I've had an extension done a year ago and the builder did a wonderful job, but now after the winter the drywall is pulling away from the brick wall and there is a slight crack. The brick wall has been plastered and painted as well, just for the record.

I can paint it over but the crack will reappear, so I'm thinking about something more elastic. What is the best way to fix this? Would silicone work? Or what about gloss paint, does that have enough elasticity in it?

This question is slightly different from this one which is more about a ceiling.

  • 1
    caulk. If you want to paint over it, be sure to choose a paintable caulk (many silicones are not)
    – Ecnerwal
    Commented Mar 9, 2015 at 13:05
  • @Ecnerwal sounds like an answer.
    – bib
    Commented Mar 9, 2015 at 14:24

2 Answers 2


Just a caulk might not fix your problem....Crack might appear next winter. You should use tape specially designed for dry wall joints it looks like this:enter image description here

After that you can paint the wall. Of course, you use this tape with caulk like products, specially for this purpose (knauf-fugenfuller etc.)

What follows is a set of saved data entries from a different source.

$ cat config.mk
export PLATFORM = sky130hd
export DESIGN_NAME = mem_port_arbiter
export DESIGN_NICKNAME = d
export VERILOG_FILES = /design/src/rtl/mem_port_arbiter.sv
export SDC_FILE = /design/constraint.sdc
export NUM_CORES = 1
export LEC_CHECK = 0
export CAP_MARGIN = 20
export CORE_MARGIN = 3
export CORE_UTILIZATION = 35
export CTS_BUF_LIST = sky130_fd_sc_hd__clkbuf_4 sky130_fd_sc_hd__clkbuf_8 sky130_fd_sc_hd__clkbuf_16
export CTS_CLUSTER_SIZE = 40
export DETAILED_ROUTE_END_ITERATION = 10
export PLACE_DENSITY = 0.71
export SLEW_MARGIN = 20
export SYNTH_ARGS = -nofsm -noshare
export SYNTH_HDL_FRONTEND = slang
export SYNTH_SLANG_ARGS = --single-unit
$ cat constraint.sdc
create_clock -name clk -period 2.6 [get_ports clk]
set_input_delay 0.52 -clock clk [delete_from_list [all_inputs] [get_ports clk]]
set_output_delay 0.52 -clock clk [all_outputs]
set_load 0.01 [all_outputs]
$ cat src/rtl/mem_port_arbiter.sv
// Two-requester arbiter for the single Memory port: CPU and program loader.
// Round-robin on ties, fixed-latency access, registered ack with read data.
module mem_port_arbiter #(
    parameter int ADDR_W  = 32,
    parameter int DATA_W  = 32,
    parameter int MEM_LAT = 2
) (
    input  logic              clk,
    input  logic              rst_n,
    input  logic              cpu_req,
    input  logic              cpu_we,
    input  logic [ADDR_W-1:0] cpu_addr,
    input  logic [DATA_W-1:0] cpu_wdata,
    output logic [DATA_W-1:0] cpu_rdata,
    output logic              cpu_ack,
    input  logic              ld_req,
    input  logic              ld_we,
    input  logic [ADDR_W-1:0] ld_addr,
    input  logic [DATA_W-1:0] ld_wdata,
    output logic [DATA_W-1:0] ld_rdata,
    output logic              ld_ack,
    output logic              mem_read,
    output logic              mem_write,
    output logic [ADDR_W-1:0] mem_addr,
    output logic [DATA_W-1:0] mem_wdata,
    input  logic [DATA_W-1:0] mem_rdata,
    output logic              busy,
    output logic              owner
);

    typedef enum logic [1:0] {IDLE, ACCESS, DONE} state_t;

    localparam logic [3:0] CNT_INIT = 4'(MEM_LAT - 1);

    state_t     state;
    logic [3:0] cnt;
    logic       we_l;
    logic       last_owner;
    logic       pick_ld;

    // Loader wins when alone, or on a tie when the CPU had the last grant.
    assign pick_ld = ld_req && (!cpu_req || !last_owner);
    assign busy    = (state != IDLE);

    always_ff @(posedge clk or negedge rst_n) begin
        if (!rst_n) begin
            state      <= IDLE;
            cnt        <= 4'd0;
            we_l       <= 1'b0;
            last_owner <= 1'b1;
            owner      <= 1'b0;
            mem_read   <= 1'b0;
            mem_write  <= 1'b0;
            mem_addr   <= '0;
            mem_wdata  <= '0;
            cpu_rdata  <= '0;
            ld_rdata   <= '0;
            cpu_ack    <= 1'b0;
            ld_ack     <= 1'b0;
        end else begin
            cpu_ack <= 1'b0;
            ld_ack  <= 1'b0;
            case (state)
                IDLE: begin
                    if (cpu_req || ld_req) begin
                        owner      <= pick_ld;
                        last_owner <= pick_ld;
                        we_l       <= pick_ld ? ld_we : cpu_we;
                        mem_addr   <= pick_ld ? ld_addr : cpu_addr;
                        mem_wdata  <= pick_ld ? ld_wdata : cpu_wdata;
                        mem_read   <= pick_ld ? !ld_we : !cpu_we;
                        mem_write  <= pick_ld ? ld_we : cpu_we;
                        cnt        <= CNT_INIT;
                        state      <= ACCESS;
                    end
                end
                ACCESS: begin
                    if (cnt != 4'd0) begin
                        cnt <= cnt - 4'd1;
                    end else begin
                        if (!we_l) begin
                            if (owner) ld_rdata  <= mem_rdata;
                            else       cpu_rdata <= mem_rdata;
                        end
                        mem_read  <= 1'b0;
                        mem_write <= 1'b0;
                        if (owner) ld_ack  <= 1'b1;
                        else       cpu_ack <= 1'b1;
                        state <= DONE;
                    end
                end
                DONE: begin
                    state <= IDLE;
                end
                default: begin
                    state <= IDLE;
                end
            endcase
        end
    end

endmodule
* Yosys cells after proc, flatten, opt, wreduce, memory -nomap -nowiden
Cells that the tools add are included.
** Storage, ports and cells
- Output and inout port bits :: 134
- Input bits :: 166
- Register bits :: 141
- Logic and storage cells :: 59
** Cells by class
- Multiplexer cells :: 21
- Add/subtract/negate cells :: 1
- Bitwise gates (word level) :: 3
- Eq/ne operators :: 4
- Reductions and logical operators :: 17
** Operator list (count)
- 32-bit 2-to-1 mux :: 2
- 1-bit 2-to-1 mux :: 11
- 4-bit 2-to-1 mux :: 2
- 4-bit one-hot mux with 2 select lines :: 1
- 4-bit AND reduction :: 2
- 2-bit != test, second input constant :: 3
- 3-bit AND reduction :: 2
- 1-bit logical NOT :: 4
- 2-bit 2-to-1 mux :: 2
- 1-bit one-hot mux with 2 select lines :: 2
- 2-bit one-hot mux with 2 select lines :: 1
- 2-bit AND reduction :: 2
- 2-bit nonzero test :: 2
- 4-bit nonzero test :: 1
- 4-bit by 1-bit subtractor with 4-bit output, second input constant :: 1
- 1-bit NOT :: 3
- 2-bit by 1-bit == test with 1-bit output, second input constant :: 1
- 2-bit logical NOT :: 1
- 1-bit logical OR :: 2
- 1-bit logical AND :: 1

* Longest topological paths before layout
Gate-level depths: netlist (run 1).
- Depth after elaboration :: 6
- Mapped depth :: 7
- Gate-level depth less buffers :: 5

* Worst setup path before layout (run 1)
No wires, ideal clock.
- Path kind :: reg-to-reg
- From :: register cnt[0]
- To :: register cpu_rdata[0]
- Data required time :: 2.475 ns
- Arrival time :: 1.956 ns
- Stages on the path, launching flop included :: 8
- Setup time :: 0.125 ns
- Clock period less this slack :: 2.081 ns
- Buffers on the path :: 2
- Setup slack :: 0.519 ns
- Path through :: dfrtp_1 > inv_1 > ha_1 > or3b_4 > or4_4 > buf_6 > buf_12 > mux2_4
** On the way
- Longest elaborated chain between the ends :: 3
** RTL lines
- start: declaration :: line 36 : logic [3:0] cnt;
- start signal: assignment :: line 79 : cnt <= cnt - 4'd1;
- 4-bit nonzero test :: line 78 : if (cnt != 4'd0) begin
- 1-bit NOT (no source line)
- 4-bit AND reduction (no source line)
- end signal: assignment :: line 83 : else cpu_rdata <= mem_rdata;
- end: declaration :: line 14 : output logic [DATA_W-1:0] cpu_rdata,
No other way between the ends.
A chain may end at the register's enable or synchronous reset.

* Worst setup path in the final report (run 1)
- From :: register cnt[1]
- To :: register cpu_rdata[13]
The elaborated chain is that of the path after synthesis.

==> metrics.txt, run 1 <==
Multi-input gate area=2570 um2; die footprint=19500 um2; hpwl dp=13200 um; Period minus WS final=2330 ps; non-filler instance count after layout=936; Startpoint Class=register; post-synth top area share=56.0%; antenna violations before repair=0; Sw Share=30.7%; Hold Crit Class=in2async; DR pass1 iterations=4; Hold Buf Count CTS=0; fmax=0.428 GHz; Critical Path RT=2900 ps; Hold WS=97.4 ps; DP Cell Count=904; Synth Area in Compound Gates=1.16%; # IOs=300; core area=17400 um2; Clock Path Buffers=2; Worst Setup Slack, final=266 ps; Die H=140 um; syn avg cell area=15.8 um2; # Post-CTS Setup Buffers=0; fraction of layout cells with a size suffix above 1=34.3%; Final GP Congestion=0.803; Yosys top cell by area=dfrtp_1; most common cell after layout, fill and taps aside=clkdlybuf4s50_1; Synth Net Count=563; Post-Synth XOR/XNOR Area=0%; Nets=866; P_leak=4.20 nW; post-route design area=10100 um2; post-DR vias/cell=4.67; Async S/R FF share, synth=100%; Setup Total Neg Slack=0 ps; Design Power=11.8 mW; CP top delay family=simple AND/OR/NAND/NOR gates; die width=140 um; Yosys reg bits=141; crit share post-route=89.8%; total clock sinks=141; utilization after layout=57.8%; PwrDens=1170 nW/um2; CTS HTree Levels=4; cell count after synthesis=395; slew margin rel.=56.6%; slowest stage delay, CP=730 ps; clk slew on worst S/H paths=70 ps; placed instance area=9500 um2; Reg area=3530 um2; Post-Place Setup Slack=222 ps; mux contribution to synthesized area=37.2%; Clock Skew=8.20 ps; crit path cell chain=inv_1 > ha_1 > or3b_4 > or4_4 > mux2_4; most frequent cells in the layout=298 x clkdlybuf4s50_1, 165 x mux2_2, 140 x dfrtp_1; Setup violations, final=0; vias in the first global route=4913; Routed Antenna Nets=0; RSZ-0062 raised after global routing=false; largest net degree at the start of global routing=69; clk_lat worst skew=410 ps; Initial Util=35.9%; Critical Path Slowest Stage Cell=or4_4; P_int=8.19 mW; Slew Limit Fails=0; CTS root buf=clkbuf_16; EDFF count, synth=0; port buffer count=299; synth warn=0; Final Hold Vio Count=0; post-synth cell types=33; total CTS buffers=17; clock network fraction of design power=19.9%; status=finished clean; first-pass GRT wire length=27100 um; type of the worst setup path=reg2reg; Synth-to-Final Area Change=61.1%; diode count=0; Seq/Total Area, Yosys=56.5%; power share of the sequential group=33.4%; GRT Util Overall=17.8%; total vias in the final route=4373; top_reg_cell synth=dfrtp_1; adder-cell area share of the yosys netlist=0.400%; filler instances=1403; Synth Cell Area=6250 um2; drt drc=0; final wirelength=17500 um; initial DRC count=113; worst vdd ir=0.637 mV; CP Capture Type=register; grt total ovfl=0; simple-gate share of the synthesized area=1.98%; Combinational Power Share=46.7%; # Max-Cap Violations=0; CTS tree=built; WL per Instance=18.7 um; Worst Tran Pin Value=651 ps; CP bufs+invs=1; post-CTS resize count=0; CP max FO=32; Synth area leaders=dfrtp_1 56%, mux2_2 30%, mux2_4 7.2%, buf_12 0.96%, buf_2 0.72%; largest family of logic cells by synthesized area=multiplexers; Switching Power=3.64 mW; arrival time at the worst endpoint=2630 ps; row cnt=48
## routing by layer
metal	track usage, %	vias to the layer above	wire length, um
met4	5.56	0	327
met1	19.0	2165	6480
met3	4.85	18	972
li1	-	2032	-
met5	0	-	0
met2	33.9	158	9690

  • Looks like a good option. Any idea what the name of this tape is?
    – McGafter
    Commented Mar 10, 2015 at 8:25
  • Course I do but in my language :) I found English translation: "flange" but I don't think it's a good one, since when I told it to someone he didn't knew what I was speaking about. I'll try to get a better translation. Anyway it is usual drywall material. Commented Mar 10, 2015 at 8:35
  • It looks like a search for Joint Tape and Wall Repair Tape brings it up online.
    – McGafter
    Commented Mar 10, 2015 at 10:04
  • 1
    The best translation I have found is coverstrip....but like I told you anyone who is working with drywalls knows what is it. Commented Mar 10, 2015 at 15:30

You don't fill in the gap between drywall in brick. Caulk, mud, plaster, whatever will not keep this area from having problems. I have done tons of drywall to brick and there is simply a small gap there. Anything else doesn't look right.

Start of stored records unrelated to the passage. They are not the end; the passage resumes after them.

## config.mk

```make
export PLATFORM = sky130hd
export DESIGN_NAME = accel_cmd_dispatch
export DESIGN_NICKNAME = d
export VERILOG_FILES = /design/src/rtl/accel_cmd_dispatch.sv
export SDC_FILE = /design/constraint.sdc
export NUM_CORES = 1
export LEC_CHECK = 0
export BUFFER_PORTS_ARGS = -buffer_cell sky130_fd_sc_hd__buf_4
export CAP_MARGIN = 30
export CORE_MARGIN = 3
export CORE_UTILIZATION = 25
export DETAILED_ROUTE_END_ITERATION = 16
export PLACE_DENSITY = 0.42
export REMOVE_ABC_BUFFERS = 1
export SLEW_MARGIN = 0
export SYNTH_ARGS = -nofsm -noshare
export SYNTH_HDL_FRONTEND = slang
export SYNTH_SLANG_ARGS = --single-unit
```

## constraint.sdc

```tcl
create_clock -name clk -period 11.7 [get_ports clk]
set_input_delay 1.755 -clock clk [delete_from_list [all_inputs] [get_ports clk]]
set_output_delay 1.755 -clock clk [all_outputs]
set_load 0.005 [all_outputs]
```

## src/rtl/accel_cmd_dispatch.sv

```systemverilog
// Command front-end for the systolic accelerator: buffers host commands, issues them one at a time, returns readback rows.
// Optional watchdog on the done wait is compiled in with `define CMD_TIMEOUT_EN.
module accel_cmd_dispatch #(
    parameter int         WIDTH_HEIGHT   = 8,
    parameter int         DATA_WIDTH     = 8,
    parameter int         MAX_MAT_WH     = 128,
    parameter int         CMD_DEPTH      = 4,
    parameter logic [2:0] RD_OPCODE      = 3'b101,
    parameter int         TIMEOUT_CYCLES = 4096
) (
    input  logic                                             clk,
    input  logic                                             reset,
    input  logic                                             cmd_valid,
    output logic                                             cmd_ready,
    input  logic [2:0]                                       cmd_opcode,
    input  logic [$clog2(WIDTH_HEIGHT)-1:0]                  cmd_dim_1,
    input  logic [$clog2(WIDTH_HEIGHT)-1:0]                  cmd_dim_2,
    input  logic [$clog2(WIDTH_HEIGHT)-1:0]                  cmd_dim_3,
    input  logic [7:0]                                       cmd_addr,
    input  logic [$clog2(MAX_MAT_WH/WIDTH_HEIGHT)-1:0]       cmd_submat_row,
    input  logic [$clog2(MAX_MAT_WH/WIDTH_HEIGHT)-1:0]       cmd_submat_col,
    input  logic [WIDTH_HEIGHT*DATA_WIDTH-1:0]               cmd_wr_data,
    output logic                                             start,
    output logic [2:0]                                       opcode,
    output logic [$clog2(WIDTH_HEIGHT)-1:0]                  dim_1,
    output logic [$clog2(WIDTH_HEIGHT)-1:0]                  dim_2,
    output logic [$clog2(WIDTH_HEIGHT)-1:0]                  dim_3,
    output logic [7:0]                                       addr_1,
    output logic [$clog2(MAX_MAT_WH/WIDTH_HEIGHT)-1:0]       accum_table_submat_row_in,
    output logic [$clog2(MAX_MAT_WH/WIDTH_HEIGHT)-1:0]       accum_table_submat_col_in,
    output logic [WIDTH_HEIGHT*DATA_WIDTH-1:0]               inputMem_wr_data,
    output logic [WIDTH_HEIGHT*DATA_WIDTH-1:0]               weightMem_wr_data,
    input  logic                                             done,
    input  logic [WIDTH_HEIGHT*DATA_WIDTH*2-1:0]             outputMem_rd_data,
    output logic                                             rsp_valid,
    input  logic                                             rsp_ready,
    output logic [WIDTH_HEIGHT*DATA_WIDTH*2-1:0]             rsp_data,
    output logic                                             busy,
    output logic [$clog2(CMD_DEPTH):0]                       cmd_count,
    output logic                                             err_timeout
);

    localparam int DIM_W = $clog2(WIDTH_HEIGHT);
    localparam int SUB_W = $clog2(MAX_MAT_WH/WIDTH_HEIGHT);
    localparam int ROW_W = WIDTH_HEIGHT*DATA_WIDTH;
    localparam int PTR_W = $clog2(CMD_DEPTH);
    localparam int CNT_W = PTR_W + 1;

    typedef struct packed {
        logic [2:0]       opcode;
        logic [DIM_W-1:0] dim_1;
        logic [DIM_W-1:0] dim_2;
        logic [DIM_W-1:0] dim_3;
        logic [7:0]       addr;
        logic [SUB_W-1:0] submat_row;
        logic [SUB_W-1:0] submat_col;
        logic [ROW_W-1:0] wr_data;
    } cmd_t;

    typedef enum logic [1:0] {IDLE, ISSUE, WAIT, RESP} state_t;

    state_t           state, state_n;
    cmd_t             fifo_mem [CMD_DEPTH];
    cmd_t             cmd_in, act;
    logic [PTR_W-1:0] wr_ptr, rd_ptr;
    logic [CNT_W-1:0] count;
    logic             push, pop, is_rd, wd_expire;

    assign cmd_in    = {cmd_opcode, cmd_dim_1, cmd_dim_2, cmd_dim_3, cmd_addr,
                        cmd_submat_row, cmd_submat_col, cmd_wr_data};
    assign cmd_ready = !reset && (count < CNT_W'(CMD_DEPTH));
    assign push      = cmd_valid && cmd_ready;
    assign is_rd     = (act.opcode == RD_OPCODE);
    assign cmd_count = count;

    assign opcode                    = act.opcode;
    assign dim_1                     = act.dim_1;
    assign dim_2                     = act.dim_2;
    assign dim_3                     = act.dim_3;
    assign addr_1                    = act.addr;
    assign accum_table_submat_row_in = act.submat_row;
    assign accum_table_submat_col_in = act.submat_col;
    assign inputMem_wr_data          = act.wr_data;
    assign weightMem_wr_data         = act.wr_data;

    always_comb begin
        state_n = state;
        pop     = 1'b0;
        case (state)
            IDLE: if (count != '0) begin
                pop     = 1'b1;
                state_n = ISSUE;
            end
            ISSUE: state_n = WAIT;
            WAIT: begin
                if (done)           state_n = is_rd ? RESP : IDLE;
                else if (wd_expire) state_n = IDLE;
            end
            RESP: if (rsp_ready) state_n = IDLE;
            default: state_n = IDLE;
        endcase
    end

    always_ff @(posedge clk) begin
        if (reset) begin
            state     <= IDLE;
            wr_ptr    <= '0;
            rd_ptr    <= '0;
            count     <= '0;
            act       <= '0;
            start     <= 1'b0;
            rsp_valid <= 1'b0;
            rsp_data  <= '0;
            busy      <= 1'b0;
        end else begin
            state <= state_n;
            if (push) begin
                fifo_mem[wr_ptr] <= cmd_in;
                wr_ptr           <= wr_ptr + 1'b1;
            end
            if (pop) begin
                act    <= fifo_mem[rd_ptr];
                rd_ptr <= rd_ptr + 1'b1;
            end
            count <= count + CNT_W'(push) - CNT_W'(pop);
            // start is high exactly for the ISSUE cycle
            start <= pop;
            if (state == WAIT && done && is_rd) begin
                rsp_valid <= 1'b1;
                rsp_data  <= outputMem_rd_data;
            end else if (state == RESP && rsp_ready) begin
                rsp_valid <= 1'b0;
            end
            busy <= (state != IDLE) || (count != '0);
        end
    end

`ifdef CMD_TIMEOUT_EN
    localparam int TO_W = $clog2(TIMEOUT_CYCLES + 1);

    logic [TO_W-1:0] wait_cnt;
    logic            err_q;

    assign wd_expire   = (state == WAIT) && (wait_cnt == TO_W'(TIMEOUT_CYCLES - 1));
    assign err_timeout = err_q;

    always_ff @(posedge clk) begin
        if (reset) begin
            wait_cnt <= '0;
            err_q    <= 1'b0;
        end else begin
            if (state == ISSUE)
                wait_cnt <= '0;
            else if (state == WAIT && !done)
                wait_cnt <= wait_cnt + 1'b1;
            if (wd_expire && !done)
                err_q <= 1'b1;
        end
    end
`else
    assign wd_expire = 1'b0;
    // Watchdog compiled out: flag is constant low while still referencing its limit.
    assign err_timeout = (TIMEOUT_CYCLES < 0);
`endif

endmodule

```

==> metrics <==
reg2reg path depth=3; worst slack at placement=6620 ps; CP Buf/Inv Count=2; Std-Cell Core Area=87000 µm²; share of layout cells above drive strength 1=0.394; Synth Instances=1407; cell depth of the worst hold path=2; initial antenna violation count=18; TritonCTS clock tree=built; worst path required time=9950 ps; WP depth=3; final total power=6.24 mW; clock tree buffer depth=3; total iterations of the first detailed-routing run=5; placed cell count=2913; syn avg cell area=15.7 µm²; final setup skew=58.9 ps; Hold Path Class=flip-flop to flip-flop; Post-synth EDFFs=368; vias=13700; final worst setup slack=7260 ps; CTS buffer count=71; max-slew violations=0; Crit path arrival time=2690 ps; Tmin final=4440 ps; Tightest Pin Transition=1050 ps; CP Capture Type=primary output; pwr dens=216 nW/µm²; Clock Latency Late Sink=610 ps; Yosys warning count=0; # fillers=8593; first-pass GRT wire length=97400 µm; largest net degree at the start of global routing=102; critical path class=input port to primary output; row count=108; sequential element share of the synthesized area=0.712; routed vias/inst=4.50; top_reg_cell synth=edfxtp_1; final setup vio count=0; Initial DRC Count=844; total negative setup slack=0 ps; vias in the first global route=14100; area of the multi-input gates=5230 µm²; relative max-transition margin=0.300; slowest CP cell=buf_4; max incr delay on CP=570 ps; Achievable Freq=225 MHz; overall routed net length=68800 µm; Top cell by count, worst path=buf_4; Startpoint Class=input port; final hold violation count=0; RSZ-0062 raised after global routing=no; count leader, synth=edfxtp_1; Max Cap Viol=0; Residual DRC=0; gpl congestion=0.793; Synth top area share=0.502; post-CTS sizing=0; Routed WL per cell=22.5 µm; Area Overhead vs Synth=31.0%; die span in y=303 µm; Yosys reg bits=600; root buffer cell=clkbuf_16; gr ovfl total=0; outcome=completed; die area=91700 µm²; Leak=10.4 nW; starting density of the core=0.253; worst-path cell chain=buf_4, nor2_1, buf_4; nets=2066; clk slew on worst S/H paths=60 ps; CP top delay family=buffers and inverters; CP Max Fanout=60; Total GRT Usage=0.144; Post-Layout Cell Count=3057; Synth cell types=40; most frequent cells after synthesis=368 x edfxtp_1, 232 x dfxtp_1, 132 x a21oi_1; H-tree levels=3; clock sinks=600; Area contributors post-synth=edfxtp_1 50%, dfxtp_1 21%, mux4_2 9.4%; register area=15700 µm²; die boundary width=303 µm; IO Port Bufs=515; VDD IR max=0.107 mV; Period Utilization, post-route=0.380; # Post-CTS Setup Buffers=0; Post-synth ARST share=0; io pins=517; antenna viol nets, final=0; Hold Buf Count CTS=0; synthesized area=22000 µm²; Yosys top cell by area=edfxtp_1; Final HPWL DP=45500 µm
[cells by family (layout without fill, tap and decap cells)]
| family | Yosys count | after routing | share of synthesized area |
|---|---|---|---|
| flip-flops | 600 | 600 | 0.712 |
| AO/OA/AOI/OAI | 361 | 361 | 0.0989 |
| buffers and inverters | 188 | 673 | 0.0519 |
| AND/OR/NAND/NOR | 156 | 156 | 0.0375 |
| multiplexers | 92 | 92 | 0.0940 |
| adder cells (fa/ha/maj) | 7 | 7 | 0.00432 |
| XOR/XNOR | 2 | 2 | 0.000795 |
| other | 1 | 11 | 0.000170 |
[placed cells by master (no fill, tap or decap), types with 2 or more instances in the layout]
master,netlist,routed
and2_4,0,4
nand3_1,129,129
buf_4,78,531
buf_16,0,3
nor2_1,6,6
inv_1,6,6
clkinv_2,0,11
nor3_1,2,2
clkinv_16,0,3
dfxtp_4,0,2
and3b_4,0,2
clkbuf_8,0,7
o21ai_1,2,2
ha_1,6,6
edfxtp_1,368,368
nand3b_1,4,4
a21oi_1,132,132
mux4_2,92,92
o21ai_0,126,126
inv_6,0,2
o31ai_1,2,2
clkinv_1,0,6
clkbuf_1,55,23
diode_2,0,10
a22oi_1,2,2
clkbuf_16,0,73
a22o_1,92,92
bufinv_16,0,4
dfxtp_1,232,230
[per-stage QoR]
step | area [µm²] | hold slack (ps) | util
after detailed placement | 26400 | 467 | 0.304
after global placement | 26400 | 463 | 0.303
after global routing | 28900 | 493 | 0.332
final | 28900 | 473 | 0.332
after floorplan | 20900 | 464 | -
after CTS | 28800 | 474 | 0.331
[final cells by class]
| class | count | area share |
|---|---|---|
| clock inverter | 28 | 0.0116 |
| antenna | 10 | 0.000867 |
| timing repair buffer | 536 | 0.142 |
| clock buffer | 103 | 0.0696 |
| inverter | 6 | 0.000780 |
| multi-input combinational | 619 | 0.181 |
| sequential | 600 | 0.544 |
| tap | 1155 | 0.0501 |
[where the power goes]
group / switching (mW) / internal [mW]
combinational: 0.622 / 0.731
sequential: 0.221 / 2.48
clock: 0.885 / 1.30
total: 1.73 / 4.51
[routing by layer]
layer  track usage  up-vias  routed length (µm)
li1              -     6250                   -
met1         0.182     6966               28800
met2         0.229      412               33000
met3        0.0520      105                5330
met4        0.0451       16                1560
met5             0        -                  97
[state kept, by name, indices dropped and copies added, names as in the netlist, 3 cells and up]
name / flops
dim_1: 3
cmd_count: 3
inputMem_wr_data: 64
accum_table_submat_row_in: 4
dim_3: 3
rsp_data: 128
opcode: 3
dim_2: 3
fifo_mem: 368
accum_table_submat_col_in: 4
addr_1: 8
[worst min-delay path: stages, from the launching register on]
cell	delay, ps
dfxtp_1	300
o21ai_0	60
a21oi_1	60
[worst paths after layout]
check,startpoint,endpoint,slack (ps)
max,reset,cmd_ready,7260
min,rsp_data[115]$_SDFFE_PP0P_,rsp_data[115]$_SDFFE_PP0P_,470
max reg2reg,cmd_count[2]$_SDFF_PP0_,fifo_mem[1][56]$_DFFE_PP_,8740
min reg2reg,rsp_data[115]$_SDFFE_PP0P_,rsp_data[115]$_SDFFE_PP0P_,470
No activity file was read; power rests on OpenSTA's default activity.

I have also seen small t-molding placed there and it looks... OK but not right.

I have seen caulk and it just looks bad because the brick isn't a flat edge against the drywall. It has valleys for mortar and these take a lot of extra caulk.

Then you can plaster over the entire brick or backer board to get rid of gap but you are losing the brick.

I have brick fireplace right next to custom shelving in my house and really glad I didn't caulk it. The key for your situation is a nice straight thin drywall line.

  • Good answer, although I failed to fully explain the wall is already plastered and painted. I'll update my question.